■ Work item ■
Reply only with how many lines in these entries hold the string "busy".

** Opening Records for this task block **

**src/hw/rtl/wlm_pkg.sv**
```systemverilog
package wlm_pkg;

  // Pattern storage geometry.
  localparam int MAX_PATTERN = 32;
  localparam int PAT_WORDS   = 4;
  localparam int WORD_W      = 64;
  localparam int BYTE_W      = 8;
  localparam int PAT_BYTES   = PAT_WORDS * WORD_W / BYTE_W;
  localparam int PAT_BITS    = PAT_BYTES * BYTE_W;

  // Byte positions, segment lengths and the saturating counters.
  localparam int POS_W  = $clog2(MAX_PATTERN);
  localparam int LEN_W  = $clog2(MAX_PATTERN + 2);
  localparam int PLEN_W = 6;

  // Configuration port.
  localparam int CFG_IDX_W = 3;
  localparam logic [CFG_IDX_W-1:0] REG_PAT_LOW    = 3'd0;
  localparam logic [CFG_IDX_W-1:0] REG_PAT_SECOND = 3'd1;
  localparam logic [CFG_IDX_W-1:0] REG_PAT_THIRD  = 3'd2;
  localparam logic [CFG_IDX_W-1:0] REG_PAT_HIGH   = 3'd3;
  localparam logic [CFG_IDX_W-1:0] REG_PAT_LEN    = 3'd4;

  localparam logic [BYTE_W-1:0] PERCENT = 8'h25;

  // One literal segment: position of its final byte and its length.
  typedef struct packed {
    logic [POS_W-1:0] last_pos;
    logic [LEN_W-1:0] len;
  } seg_entry_t;

  // Parsed pattern summary handed to the scanner.
  typedef struct packed {
    logic [LEN_W-1:0] seg_count;
    logic             lead_pct;
    logic             trail_pct;
    logic             busy;
  } pat_info_t;

  function automatic logic [BYTE_W-1:0] to_lower(input logic [BYTE_W-1:0] c);
    logic [BYTE_W-1:0] r;
    r = c;
    if (c >= 8'h41 && c <= 8'h5A) begin
      r = c + 8'h20;
    end
    return r;
  endfunction

endpackage

```
**src/hw/rtl/wlm_parse.sv**
```systemverilog
module wlm_parse
  import wlm_pkg::*;
(
  input  logic                 clk,
  input  logic                 rst,
  input  logic                 cfg_valid,
  input  logic [CFG_IDX_W-1:0] cfg_index,
  input  logic [WORD_W-1:0]    cfg_data,
  input  logic [POS_W-1:0]     rd_sel,
  output seg_entry_t           rd_entry,
  output pat_info_t            info,
  output logic [PAT_BITS-1:0]  pat_lc
);

  logic [WORD_W-1:0] pat_word [PAT_WORDS];
  logic [PLEN_W-1:0] pat_len;
  logic              busy;
  logic [LEN_W-1:0]  scan_pos;
  logic [LEN_W-1:0]  run;
  logic [LEN_W-1:0]  seg_count;
  seg_entry_t        seg_tab [MAX_PATTERN];

  logic              cfg_hit;
  logic [LEN_W-1:0]  used_len;
  logic [BYTE_W-1:0] cur_byte;
  logic              end_run;
  logic [POS_W-1:0]  tail_pos;
  seg_entry_t        new_entry;

  always_comb begin
    unique case (cfg_index) inside
      REG_PAT_LOW, REG_PAT_SECOND, REG_PAT_THIRD, REG_PAT_HIGH, REG_PAT_LEN: begin
        cfg_hit = cfg_valid;
      end
      default: begin
        cfg_hit = 1'b0;
      end
    endcase
  end

  // Lower-cased pattern, byte k at bits 8k+7..8k.
  for (genvar w = 0; w < PAT_WORDS; w++) begin : g_word
    for (genvar b = 0; b < WORD_W / BYTE_W; b++) begin : g_byte
      assign pat_lc[(w * (WORD_W / BYTE_W) + b) * BYTE_W +: BYTE_W] =
        to_lower(pat_word[w][b * BYTE_W +: BYTE_W]);
    end
  end

  assign used_len = (LEN_W'(pat_len) > LEN_W'(MAX_PATTERN)) ? LEN_W'(MAX_PATTERN)
                                                             : LEN_W'(pat_len);
  assign cur_byte = pat_lc[scan_pos[POS_W-1:0] * BYTE_W +: BYTE_W];
  assign end_run  = (scan_pos == used_len) || (cur_byte == PERCENT);
  assign tail_pos = POS_W'(used_len - LEN_W'(1));

  assign new_entry.last_pos = POS_W'(scan_pos - LEN_W'(1));
  assign new_entry.len      = run;

  // The sweep walks the pattern one byte a cycle and records each literal run.
  always_ff @(posedge clk) begin
    if (rst) begin
      for (int i = 0; i < PAT_WORDS; i++) begin
        pat_word[i] <= '0;
      end
      pat_len   <= '0;
      busy      <= 1'b1;
      scan_pos  <= '0;
      run       <= '0;
      seg_count <= '0;
    end else if (cfg_hit) begin
      unique case (cfg_index)
        REG_PAT_LOW:    pat_word[0] <= cfg_data;
        REG_PAT_SECOND: pat_word[1] <= cfg_data;
        REG_PAT_THIRD:  pat_word[2] <= cfg_data;
        REG_PAT_HIGH:   pat_word[3] <= cfg_data;
        REG_PAT_LEN:    pat_len     <= cfg_data[PLEN_W-1:0];
        default: begin
        end
      endcase
      busy      <= 1'b1;
      scan_pos  <= '0;
      run       <= '0;
      seg_count <= '0;
    end else if (busy) begin
      if (end_run) begin
        run <= '0;
        if (run != '0) begin
          seg_count <= seg_count + LEN_W'(1);
        end
      end else begin
        run <= run + LEN_W'(1);
      end
      if (scan_pos == used_len) begin
        busy <= 1'b0;
      end else begin
        scan_pos <= scan_pos + LEN_W'(1);
      end
    end
  end

  always_ff @(posedge clk) begin
    if (!rst && !cfg_hit && busy && end_run && run != '0) begin
      seg_tab[seg_count[POS_W-1:0]] <= new_entry;
    end
  end

  assign rd_entry       = seg_tab[rd_sel];
  assign info.seg_count = seg_count;
  assign info.lead_pct  = (used_len != '0) && (pat_lc[BYTE_W-1:0] == PERCENT);
  assign info.trail_pct = (used_len != '0) &&
                          (pat_lc[tail_pos * BYTE_W +: BYTE_W] == PERCENT);
  assign info.busy      = busy;

endmodule

```
**src/hw/rtl/wlm_scan.sv**
```systemverilog
module wlm_scan
  import wlm_pkg::*;
(
  input  logic                clk,
  input  logic                rst,
  input  logic                accept,
  input  logic [BYTE_W-1:0]   text_char,
  input  logic                last,
  input  logic                no_char,
  input  pat_info_t           info,
  input  seg_entry_t          entry,
  input  logic [PAT_BITS-1:0] pat_lc,
  output logic [POS_W-1:0]    rd_sel,
  output logic                push,
  output logic                result
);

  logic [PAT_BITS-1:0] window;
  logic [LEN_W-1:0]    segment_number;
  logic [LEN_W-1:0]    bytes_since_anchor;
  logic [LEN_W-1:0]    text_length_seen;
  logic                wildcard_open;
  logic                has_failed;

  logic [PAT_BITS-1:0] eff_win;
  logic [LEN_W-1:0]    bsa_eff;
  logic [LEN_W-1:0]    tls_eff;
  logic [PAT_BITS-1:0] pat_rev;
  logic [PAT_BITS-1:0] aligned;
  logic [POS_W-1:0]    shift_amt;
  logic [PAT_BYTES-1:0] lane_ok;
  logic                win_match;
  logic                past_end;
  logic                is_suffix;
  logic                active;
  logic                advance;
  logic                fail_new;
  logic [LEN_W-1:0]    seg_inc;

  assign rd_sel = segment_number[POS_W-1:0];

  // Window after this request's byte, and the counters that go with it.
  assign eff_win = no_char ? window : {window[PAT_BITS-BYTE_W-1:0], to_lower(text_char)};
  assign bsa_eff = (no_char || bytes_since_anchor == LEN_W'(MAX_PATTERN)) ?
                   bytes_since_anchor : bytes_since_anchor + LEN_W'(1);
  assign tls_eff = (no_char || text_length_seen == LEN_W'(MAX_PATTERN + 1)) ?
                   text_length_seen : text_length_seen + LEN_W'(1);

  // Line the segment up with the window: byte j of the window meets
  // pattern byte (last_pos - j).
  for (genvar i = 0; i < PAT_BYTES; i++) begin : g_rev
    assign pat_rev[i * BYTE_W +: BYTE_W] = pat_lc[(PAT_BYTES - 1 - i) * BYTE_W +: BYTE_W];
  end
  assign shift_amt = POS_W'(PAT_BYTES - 1) - entry.last_pos;
  assign aligned   = pat_rev >> {shift_amt, 3'b000};

  always_comb begin
    for (int j = 0; j < PAT_BYTES; j++) begin
      lane_ok[j] = (aligned[j * BYTE_W +: BYTE_W] == eff_win[j * BYTE_W +: BYTE_W]) ||
                   (LEN_W'(j) >= entry.len);
    end
  end
  assign win_match = (entry.len != '0) && (&lane_ok);

  assign past_end  = segment_number >= info.seg_count;
  assign is_suffix = (segment_number == info.seg_count - LEN_W'(1)) && !info.trail_pct;
  assign active    = !no_char && !has_failed && !past_end && !is_suffix;
  assign advance   = active && win_match &&
                     (wildcard_open ? (bsa_eff >= entry.len) : (bsa_eff == entry.len));
  assign fail_new  = active && !wildcard_open && (bsa_eff == entry.len) && !win_match;
  assign seg_inc   = segment_number + LEN_W'(1);

  // Verdict on the string as it stands after this request.
  always_comb begin
    if (info.seg_count == '0) begin
      result = 1'b1;
    end else if (has_failed || fail_new) begin
      result = 1'b0;
    end else if (advance) begin
      result = seg_inc >= info.seg_count;
    end else if (past_end) begin
      result = 1'b1;
    end else if (!is_suffix) begin
      result = 1'b0;
    end else if (wildcard_open) begin
      result = (bsa_eff >= entry.len) && win_match;
    end else begin
      result = (tls_eff == entry.len) && win_match;
    end
  end

  assign push = accept && last;

  always_ff @(posedge clk) begin
    if (rst || info.busy || push) begin
      window             <= '0;
      segment_number     <= '0;
      bytes_since_anchor <= '0;
      text_length_seen   <= '0;
      wildcard_open      <= info.lead_pct;
      has_failed         <= 1'b0;
    end else if (accept) begin
      window             <= eff_win;
      text_length_seen   <= tls_eff;
      bytes_since_anchor <= advance ? '0 : bsa_eff;
      segment_number     <= advance ? seg_inc : segment_number;
      wildcard_open      <= wildcard_open | advance;
      has_failed         <= has_failed | fail_new;
    end
  end

endmodule

```
**src/hw/rtl/wlm_outbuf.sv**
```systemverilog
module wlm_outbuf
  import wlm_pkg::*;
(
  input  logic clk,
  input  logic rst,
  input  logic push,
  input  logic din,
  input  logic out_ready,
  output logic out_valid,
  output logic dout,
  output logic space
);

  logic [1:0] fill;
  logic       head;
  logic       tail;
  logic       pop;

  assign pop       = out_valid && out_ready;
  assign out_valid = fill != 2'd0;
  assign dout      = head;
  assign space     = fill != 2'd2;

  always_ff @(posedge clk) begin
    if (rst) begin
      fill <= 2'd0;
    end else if (push && !pop) begin
      fill <= fill + 2'd1;
    end else if (pop && !push) begin
      fill <= fill - 2'd1;
    end
  end

  always_ff @(posedge clk) begin
    if (push && pop) begin
      if (fill == 2'd1) begin
        head <= din;
      end else begin
        head <= tail;
        tail <= din;
      end
    end else if (push) begin
      if (fill == 2'd0) begin
        head <= din;
      end else begin
        tail <= din;
      end
    end else if (pop) begin
      head <= tail;
    end
  end

endmodule

```
**src/hw/rtl/wildcard_like_matcher_top.sv**
```systemverilog
// Case-insensitive '%' wildcard matcher: one text byte per request, one verdict per string.
// Throughput: one request every cycle; in_ready drops while two verdicts wait unread.
// Latency: a verdict shows on matched the cycle after its last byte, once earlier ones left.
// After reset, and after every write to a pattern or length register, the pattern sweep
// holds in_ready low while it records the literal segments.
// Reset is synchronous and clears the pattern to empty, which matches every string.
module wildcard_like_matcher_top
  import wlm_pkg::*;
(
  input  logic                 clk,
  input  logic                 rst,
  input  logic                 cfg_valid,
  output logic                 cfg_ready,
  input  logic [CFG_IDX_W-1:0] cfg_index,
  input  logic [WORD_W-1:0]    cfg_data,
  input  logic                 in_valid,
  output logic                 in_ready,
  input  logic [BYTE_W-1:0]    text_char,
  input  logic                 last,
  input  logic                 no_char,
  output logic                 out_valid,
  input  logic                 out_ready,
  output logic                 matched
);

  pat_info_t           info;
  seg_entry_t          entry;
  logic [PAT_BITS-1:0] pat_lc;
  logic [POS_W-1:0]    rd_sel;
  logic                accept;
  logic                push;
  logic                result;
  logic                space;

  // Configuration writes are always taken; any register write restarts the string in progress.
  assign cfg_ready = 1'b1;

  // A request is taken while the segment table is settled and the result buffer
  // has a free slot. One verdict may wait on the output without stalling the
  // byte stream; a second one fills the buffer and holds in_ready low until
  // the oldest leaves.
  assign in_ready = !info.busy && space;
  assign accept   = in_valid && in_ready;

  // Holds the pattern registers and walks them into a table of literal segments.
  wlm_parse u_parse (
    .clk       (clk),
    .rst       (rst),
    .cfg_valid (cfg_valid),
    .cfg_index (cfg_index),
    .cfg_data  (cfg_data),
    .rd_sel    (rd_sel),
    .rd_entry  (entry),
    .info      (info),
    .pat_lc    (pat_lc)
  );

  // Shifts each byte into the window, tests the sought segment and judges the
  // string when its last request arrives.
  wlm_scan u_scan (
    .clk       (clk),
    .rst       (rst),
    .accept    (accept),
    .text_char (text_char),
    .last      (last),
    .no_char   (no_char),
    .info      (info),
    .entry     (entry),
    .pat_lc    (pat_lc),
    .rd_sel    (rd_sel),
    .push      (push),
    .result    (result)
  );

  // Two-deep result buffer between the scanner and the output channel.
  wlm_outbuf u_outbuf (
    .clk       (clk),
    .rst       (rst),
    .push      (push),
    .din       (result),
    .out_ready (out_ready),
    .out_valid (out_valid),
    .dout      (matched),
    .space     (space)
  );

endmodule

```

** Closing Records for this task block **

■ Result ■
10